START ENTRIES PROVIDED

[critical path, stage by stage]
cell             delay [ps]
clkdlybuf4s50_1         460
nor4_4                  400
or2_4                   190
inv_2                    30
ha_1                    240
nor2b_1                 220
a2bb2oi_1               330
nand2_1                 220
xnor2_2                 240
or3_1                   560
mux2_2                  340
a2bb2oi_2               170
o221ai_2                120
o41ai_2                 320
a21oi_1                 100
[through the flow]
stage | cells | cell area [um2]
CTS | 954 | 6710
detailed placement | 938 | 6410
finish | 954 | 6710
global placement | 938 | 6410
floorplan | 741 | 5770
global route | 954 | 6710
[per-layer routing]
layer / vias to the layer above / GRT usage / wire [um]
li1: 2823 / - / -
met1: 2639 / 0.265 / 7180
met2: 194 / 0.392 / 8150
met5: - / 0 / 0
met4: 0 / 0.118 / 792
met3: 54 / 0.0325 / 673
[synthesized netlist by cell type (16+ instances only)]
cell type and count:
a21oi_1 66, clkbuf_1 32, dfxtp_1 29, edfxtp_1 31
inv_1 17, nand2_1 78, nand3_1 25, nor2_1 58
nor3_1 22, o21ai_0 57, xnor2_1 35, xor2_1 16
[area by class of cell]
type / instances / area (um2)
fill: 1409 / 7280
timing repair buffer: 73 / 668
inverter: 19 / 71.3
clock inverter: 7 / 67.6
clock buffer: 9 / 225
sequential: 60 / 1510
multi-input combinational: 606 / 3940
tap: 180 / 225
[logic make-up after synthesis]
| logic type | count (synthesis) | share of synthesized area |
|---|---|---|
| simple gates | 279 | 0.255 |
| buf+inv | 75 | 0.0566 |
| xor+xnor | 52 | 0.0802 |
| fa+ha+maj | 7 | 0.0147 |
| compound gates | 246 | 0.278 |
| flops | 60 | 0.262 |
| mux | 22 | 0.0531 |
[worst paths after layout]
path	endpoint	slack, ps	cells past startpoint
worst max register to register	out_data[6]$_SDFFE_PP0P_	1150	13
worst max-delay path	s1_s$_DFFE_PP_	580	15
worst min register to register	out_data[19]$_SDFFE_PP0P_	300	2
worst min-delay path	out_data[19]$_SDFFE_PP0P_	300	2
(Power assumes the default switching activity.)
File: src/rtl/wash_cycle_sequencer.sv
// Washing-machine programme sequencer: fill, wash, drain, rinse xN, spin, done.
// Optional agitation pause is built only when WM_PAUSE_EN is defined.
module wash_cycle_sequencer #(
  parameter int unsigned CNT_W     = 8,
  parameter int unsigned WASH_CYC  = 30,
  parameter int unsigned RINSE_CYC = 30,
  parameter int unsigned SPIN_CYC  = 30,
  parameter int unsigned N_RINSE   = 2,
  parameter int unsigned FILL_TMO  = 100
) (
  input  logic       clk,
  input  logic       rst,
  input  logic       start,
  input  logic       clothes,
  input  logic       det_liquid,
  input  logic       water_tap,
  input  logic       level_full,
  input  logic       level_empty,
  input  logic       pause,
  input  logic       clear_err,
  output logic       fill_valve,
  output logic       drain_valve,
  output logic       motor_on,
  output logic       motor_fast,
  output logic       door_lock,
  output logic       busy,
  output logic       finish,
  output logic       error,
  output logic [1:0] err_code,
  output logic [3:0] phase
);

  typedef enum logic [3:0] {
    S_IDLE    = 4'd0,
    S_FILL_W  = 4'd1,
    S_WASH    = 4'd2,
    S_DRAIN_W = 4'd3,
    S_FILL_R  = 4'd4,
    S_RINSE   = 4'd5,
    S_DRAIN_R = 4'd6,
    S_SPIN    = 4'd7,
    S_DONE    = 4'd8,
    S_ERROR   = 4'd9
  } state_t;

  localparam logic [CNT_W-1:0] WASH_LAST  = CNT_W'(WASH_CYC - 1);
  localparam logic [CNT_W-1:0] RINSE_LAST = CNT_W'(RINSE_CYC - 1);
  localparam logic [CNT_W-1:0] SPIN_LAST  = CNT_W'(SPIN_CYC - 1);
  localparam logic [CNT_W-1:0] TMO_LAST   = CNT_W'(FILL_TMO - 1);
  localparam logic [1:0]       LAST_RINSE = 2'(N_RINSE - 1);

  state_t           state_q, state_d;
  logic [CNT_W-1:0] timer_q, timer_d;
  logic [1:0]       rinse_q, rinse_d;
  logic [1:0]       err_q, err_d;
  logic             hold;
  logic             tmo;

`ifdef WM_PAUSE_EN
  assign hold = pause && (state_q == S_WASH || state_q == S_RINSE || state_q == S_SPIN);
`else
  logic unused_pause;
  assign unused_pause = pause;
  assign hold         = 1'b0;
`endif

  assign tmo = (timer_q == TMO_LAST);

  // Sensors are tested before the timeout so a coincident sensor wins.
  always_comb begin
    state_d = state_q;
    rinse_d = rinse_q;
    err_d   = err_q;
    case (state_q)
      S_IDLE: begin
        rinse_d = '0;
        if (start && clothes && det_liquid) begin
          if (water_tap) begin
            state_d = S_FILL_W;
          end else begin
            state_d = S_ERROR;
            err_d   = 2'b11;
          end
        end
      end
      S_FILL_W: begin
        if (level_full)  state_d = S_WASH;
        else if (tmo)    begin state_d = S_ERROR; err_d = 2'b01; end
      end
      S_WASH:  if (!hold && timer_q == WASH_LAST)  state_d = S_DRAIN_W;
      S_DRAIN_W: begin
        if (level_empty) state_d = S_FILL_R;
        else if (tmo)    begin state_d = S_ERROR; err_d = 2'b10; end
      end
      S_FILL_R: begin
        if (level_full)  state_d = S_RINSE;
        else if (tmo)    begin state_d = S_ERROR; err_d = 2'b01; end
      end
      S_RINSE: if (!hold && timer_q == RINSE_LAST) state_d = S_DRAIN_R;
      S_DRAIN_R: begin
        if (level_empty) begin
          if (rinse_q == LAST_RINSE) begin
            state_d = S_SPIN;
          end else begin
            state_d = S_FILL_R;
            rinse_d = rinse_q + 2'd1;
          end
        end else if (tmo) begin
          state_d = S_ERROR;
          err_d   = 2'b10;
        end
      end
      S_SPIN:  if (!hold && timer_q == SPIN_LAST)  state_d = S_DONE;
      S_DONE: begin
        state_d = S_IDLE;
        rinse_d = '0;
      end
      S_ERROR: begin
        if (clear_err && level_empty) begin
          state_d = S_IDLE;
          err_d   = '0;
        end
      end
      default: state_d = S_IDLE;
    endcase

    if (state_d != state_q)            timer_d = '0;
    else if (hold || timer_q == '1)    timer_d = timer_q;
    else                               timer_d = timer_q + 1'b1;
  end

  always_ff @(posedge clk or posedge rst) begin
    if (rst) begin
      state_q <= S_IDLE;
      timer_q <= '0;
      rinse_q <= '0;
      err_q   <= '0;
    end else begin
      state_q <= state_d;
      timer_q <= timer_d;
      rinse_q <= rinse_d;
      err_q   <= err_d;
    end
  end

  always_comb begin
    fill_valve  = 1'b0;
    drain_valve = 1'b0;
    motor_on    = 1'b0;
    motor_fast  = 1'b0;
    door_lock   = 1'b1;
    busy        = 1'b1;
    finish      = 1'b0;
    error       = 1'b0;
    case (state_q)
      S_IDLE:    begin door_lock = 1'b0; busy = 1'b0; end
      S_FILL_W, S_FILL_R:   fill_valve  = 1'b1;
      S_DRAIN_W, S_DRAIN_R: drain_valve = 1'b1;
      S_WASH, S_RINSE:      motor_on    = !hold;
      S_SPIN: begin
        drain_valve = 1'b1;
        motor_on    = !hold;
        motor_fast  = !hold;
      end
      S_DONE:    begin door_lock = 1'b0; busy = 1'b0; finish = 1'b1; end
      S_ERROR: begin
        busy        = 1'b0;
        error       = 1'b1;
        drain_valve = !level_empty;
        door_lock   = !level_empty;
      end
      default:   begin door_lock = 1'b0; busy = 1'b0; end
    endcase
    err_code = err_q;
    phase    = state_q;
  end

endmodule
===== src/rtl/cp0.sv =====
// Coprocessor 0: status, cause, EPC and PRId registers with exception and
// interrupt request generation for a single-issue pipeline (request taken in M).
module cp0 (
  input  logic        clk,
  input  logic        reset,
  input  logic [4:0]  A1,
  input  logic [4:0]  A2,
  input  logic [31:0] DIn,
  input  logic [31:0] PC_M,
  input  logic        BD_M,
  input  logic [4:0]  ExcCode_M,
  input  logic        writec0_M,
  input  logic        EXLClr_M,
  input  logic [5:0]  HWInt,
  output logic [31:0] CP0Out,
  output logic [31:0] EPCOut,
  output logic        req
);

  localparam logic [4:0]  RegSr    = 5'd12;
  localparam logic [4:0]  RegCause = 5'd13;
  localparam logic [4:0]  RegEpc   = 5'd14;
  localparam logic [4:0]  RegPrid  = 5'd15;
  localparam logic [31:0] PridVal  = 32'h2022_0007;

  logic [5:0]  sr_im_q, sr_im_d;
  logic        sr_exl_q, sr_exl_d;
  logic        sr_ie_q, sr_ie_d;
  logic        cause_bd_q, cause_bd_d;
  logic [5:0]  cause_ip_q, cause_ip_d;
  logic [4:0]  cause_exc_q, cause_exc_d;
  logic [31:0] epc_q, epc_d;

  logic        int_req;
  logic        exc_req;
  logic [31:0] epc_exc;
  logic [31:0] sr_val;
  logic [31:0] cause_val;

  assign int_req = (|(HWInt & sr_im_q)) & sr_ie_q & ~sr_exl_q;
  assign exc_req = (ExcCode_M != 5'd0) & ~sr_exl_q;
  assign req     = int_req | exc_req;

  // A delay-slot instruction restarts at its branch; subtraction wraps mod 2^32.
  assign epc_exc = (BD_M ? (PC_M - 32'd4) : PC_M) & 32'hFFFF_FFFC;

  assign sr_val    = {16'h0, sr_im_q, 8'h0, sr_exl_q, sr_ie_q};
  assign cause_val = {cause_bd_q, 15'h0, cause_ip_q, 3'h0, cause_exc_q, 2'h0};
  assign EPCOut    = epc_q;

  // mfc0 read mux; unmapped register numbers read as zero.
  always_comb begin
    CP0Out = 32'h0;
    case (A1)
      RegSr:    CP0Out = sr_val;
      RegCause: CP0Out = cause_val;
      RegEpc:   CP0Out = epc_q;
      RegPrid:  CP0Out = PridVal;
      default:  CP0Out = 32'h0;
    endcase
  end

  // Next-state: exception entry beats mtc0 and eret; eret beats an mtc0 of EXL.
  always_comb begin
    sr_im_d     = sr_im_q;
    sr_exl_d    = sr_exl_q;
    sr_ie_d     = sr_ie_q;
    cause_bd_d  = cause_bd_q;
    cause_ip_d  = HWInt;
    cause_exc_d = cause_exc_q;
    epc_d       = epc_q;
    if (req) begin
      sr_exl_d    = 1'b1;
      cause_bd_d  = BD_M;
      cause_exc_d = int_req ? 5'd0 : ExcCode_M;
      epc_d       = epc_exc;
    end else begin
      if (writec0_M) begin
        if (A2 == RegSr) begin
          sr_im_d  = DIn[15:10];
          sr_exl_d = DIn[1];
          sr_ie_d  = DIn[0];
        end else if (A2 == RegEpc) begin
          epc_d = {DIn[31:2], 2'b00};
        end
      end
      if (EXLClr_M) begin
        sr_exl_d = 1'b0;
      end
    end
  end

  // State registers with synchronous reset; PRId is a constant and not stored.
  always_ff @(posedge clk) begin
    if (reset) begin
      sr_im_q     <= 6'h0;
      sr_exl_q    <= 1'b0;
      sr_ie_q     <= 1'b0;
      cause_bd_q  <= 1'b0;
      cause_ip_q  <= 6'h0;
      cause_exc_q <= 5'h0;
      epc_q       <= 32'h0;
    end else begin
      sr_im_q     <= sr_im_d;
      sr_exl_q    <= sr_exl_d;
      sr_ie_q     <= sr_ie_d;
      cause_bd_q  <= cause_bd_d;
      cause_ip_q  <= cause_ip_d;
      cause_exc_q <= cause_exc_d;
      epc_q       <= epc_d;
    end
  end

endmodule
## src/rtl/score_display_pkg.sv

```systemverilog
// Shared types and active-low seven-segment glyph constants for score_display.
package score_display_pkg;

  typedef enum logic [1:0] {
    IDLE,
    CONV,
    COMMIT
  } state_t;

  // Segment order within a glyph is {g,f,e,d,c,b,a}, active low.
  localparam logic [6:0] SEG_BLANK = 7'h7F;
  localparam logic [6:0] SEG_DASH  = 7'h3F;

  localparam logic [6:0] GLYPH_0 = 7'h40;
  localparam logic [6:0] GLYPH_1 = 7'h79;
  localparam logic [6:0] GLYPH_2 = 7'h24;
  localparam logic [6:0] GLYPH_3 = 7'h30;
  localparam logic [6:0] GLYPH_4 = 7'h19;
  localparam logic [6:0] GLYPH_5 = 7'h12;
  localparam logic [6:0] GLYPH_6 = 7'h02;
  localparam logic [6:0] GLYPH_7 = 7'h78;
  localparam logic [6:0] GLYPH_8 = 7'h00;
  localparam logic [6:0] GLYPH_9 = 7'h10;
  localparam logic [6:0] GLYPH_A = 7'h08;
  localparam logic [6:0] GLYPH_B = 7'h03;
  localparam logic [6:0] GLYPH_C = 7'h46;
  localparam logic [6:0] GLYPH_D = 7'h21;
  localparam logic [6:0] GLYPH_E = 7'h06;
  localparam logic [6:0] GLYPH_F = 7'h0E;

  function automatic logic [6:0] glyph7(input logic [3:0] nib);
    logic [6:0] g;
    case (nib)
      4'h0:    g = GLYPH_0;
      4'h1:    g = GLYPH_1;
      4'h2:    g = GLYPH_2;
      4'h3:    g = GLYPH_3;
      4'h4:    g = GLYPH_4;
      4'h5:    g = GLYPH_5;
      4'h6:    g = GLYPH_6;
      4'h7:    g = GLYPH_7;
      4'h8:    g = GLYPH_8;
      4'h9:    g = GLYPH_9;
      4'hA:    g = GLYPH_A;
      4'hB:    g = GLYPH_B;
      4'hC:    g = GLYPH_C;
      4'hD:    g = GLYPH_D;
      4'hE:    g = GLYPH_E;
      default: g = GLYPH_F;
    endcase
    return g;
  endfunction

endpackage

```

## src/rtl/score_display_seg7_glyph.sv

```systemverilog
// seg7_glyph: combinational nibble to active-low {g,f,e,d,c,b,a} encoder.
module seg7_glyph
  import score_display_pkg::*;
(
  input  logic [3:0] i_nibble,
  output logic [6:0] o_seg
);

  assign o_seg = glyph7(i_nibble);

endmodule

```

## src/rtl/score_display.sv

```systemverilog
// score_display: binary score to registered seven-segment digits via double dabble.
// Optional build macro SCORE_DISPLAY_LZB_EN enables leading-zero blanking in decimal mode.
module score_display
  import score_display_pkg::*;
#(
  parameter int VALUE_W    = 20,
  parameter int NUM_DIGITS = 6
) (
  input  logic                    Clk,
  input  logic                    Reset_n,
  input  logic                    load,
  input  logic [VALUE_W-1:0]      value,
  input  logic                    hex_mode,
  output logic                    busy,
  output logic                    done,
  output logic                    overflow,
  output logic [8*NUM_DIGITS-1:0] seg
);

  localparam int BCD_W = 4 * NUM_DIGITS;
  localparam int CNT_W = (VALUE_W > 1) ? $clog2(VALUE_W) : 1;

  state_t                    r_state;
  logic [CNT_W-1:0]          r_cnt;
  logic [BCD_W-1:0]          r_bcd;
  logic [VALUE_W-1:0]        r_bin;
  logic                      r_hexMode;
  logic                      r_ovf;
  logic [8*NUM_DIGITS-1:0]   r_seg;
  logic                      r_overflow;
  logic                      r_done;

  logic [BCD_W-1:0]          w_adj;
  logic [BCD_W-1:0]          w_valExt;
  logic                      w_hexOvf;
  logic                      w_ovfNow;
  logic [BCD_W-1:0]          w_nib;
  logic [7*NUM_DIGITS-1:0]   w_glyph;
  logic [NUM_DIGITS-1:0]     w_blank;
  logic [8*NUM_DIGITS-1:0]   w_segNext;

  // Hex view of the captured value: zero-extend, or flag bits beyond the display.
  if (VALUE_W > BCD_W) begin : g_wide
    assign w_valExt = r_bin[BCD_W-1:0];
    assign w_hexOvf = |r_bin[VALUE_W-1:BCD_W];
  end else begin : g_narrow
    assign w_valExt = BCD_W'(r_bin);
    assign w_hexOvf = 1'b0;
  end

  always_comb begin
    w_adj = '0;
    for (int i = 0; i < NUM_DIGITS; i++) begin
      if (r_bcd[4*i +: 4] >= 4'd5) begin
        w_adj[4*i +: 4] = r_bcd[4*i +: 4] + 4'd3;
      end else begin
        w_adj[4*i +: 4] = r_bcd[4*i +: 4];
      end
    end
  end

  assign w_nib    = r_hexMode ? w_valExt : r_bcd;
  assign w_ovfNow = r_hexMode ? w_hexOvf : r_ovf;

  for (genvar g = 0; g < NUM_DIGITS; g++) begin : g_digit
    seg7_glyph u_glyph (
      .i_nibble (w_nib[4*g +: 4]),
      .o_seg    (w_glyph[7*g +: 7])
    );
  end

`ifdef SCORE_DISPLAY_LZB_EN
  // A digit is blanked only if it and every digit above it are zero; digit 0 always shows.
  always_comb begin
    logic v_allZero;
    v_allZero = 1'b1;
    w_blank   = '0;
    for (int i = NUM_DIGITS - 1; i >= 1; i--) begin
      v_allZero  = v_allZero && (r_bcd[4*i +: 4] == 4'd0);
      w_blank[i] = v_allZero && !r_hexMode;
    end
  end
`else
  assign w_blank = '0;
`endif

  always_comb begin
    w_segNext = '0;
    for (int i = 0; i < NUM_DIGITS; i++) begin
      if (w_ovfNow) begin
        w_segNext[8*i +: 8] = {1'b1, SEG_DASH};
      end else if (w_blank[i]) begin
        w_segNext[8*i +: 8] = {1'b1, SEG_BLANK};
      end else begin
        w_segNext[8*i +: 8] = {1'b1, w_glyph[7*i +: 7]};
      end
    end
  end

  // The top BCD bit after the add-3 step is what gets shifted out; any 1 there is overflow.
  always_ff @(posedge Clk) begin
    if (!Reset_n) begin
      r_state    <= IDLE;
      r_cnt      <= '0;
      r_bcd      <= '0;
      r_bin      <= '0;
      r_hexMode  <= 1'b0;
      r_ovf      <= 1'b0;
      r_seg      <= {NUM_DIGITS{8'hFF}};
      r_overflow <= 1'b0;
      r_done     <= 1'b0;
    end else begin
      r_done <= 1'b0;
      case (r_state)
        IDLE: begin
          if (load) begin
            r_bin     <= value;
            r_hexMode <= hex_mode;
            r_bcd     <= '0;
            r_ovf     <= 1'b0;
            r_cnt     <= '0;
            r_state   <= hex_mode ? COMMIT : CONV;
          end
        end
        CONV: begin
          r_bcd <= {w_adj[BCD_W-2:0], r_bin[VALUE_W-1]};
          r_bin <= {r_bin[VALUE_W-2:0], 1'b0};
          if (w_adj[BCD_W-1]) begin
            r_ovf <= 1'b1;
          end
          if (r_cnt == CNT_W'(VALUE_W - 1)) begin
            r_state <= COMMIT;
          end else begin
            r_cnt <= r_cnt + CNT_W'(1);
          end
        end
        COMMIT: begin
          r_seg      <= w_segNext;
          r_overflow <= w_ovfNow;
          r_done     <= 1'b1;
          r_state    <= IDLE;
        end
        default: r_state <= IDLE;
      endcase
    end
  end

  assign busy     = (r_state != IDLE);
  assign done     = r_done;
  assign overflow = r_overflow;
  assign seg      = r_seg;

endmodule
```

END ENTRIES PROVIDED

PROBLEM REQUIREMENTS
Show every line from the entries that includes the word "count".

WRITTEN SOLUTION
cell type and count:
| logic type | count (synthesis) | share of synthesized area |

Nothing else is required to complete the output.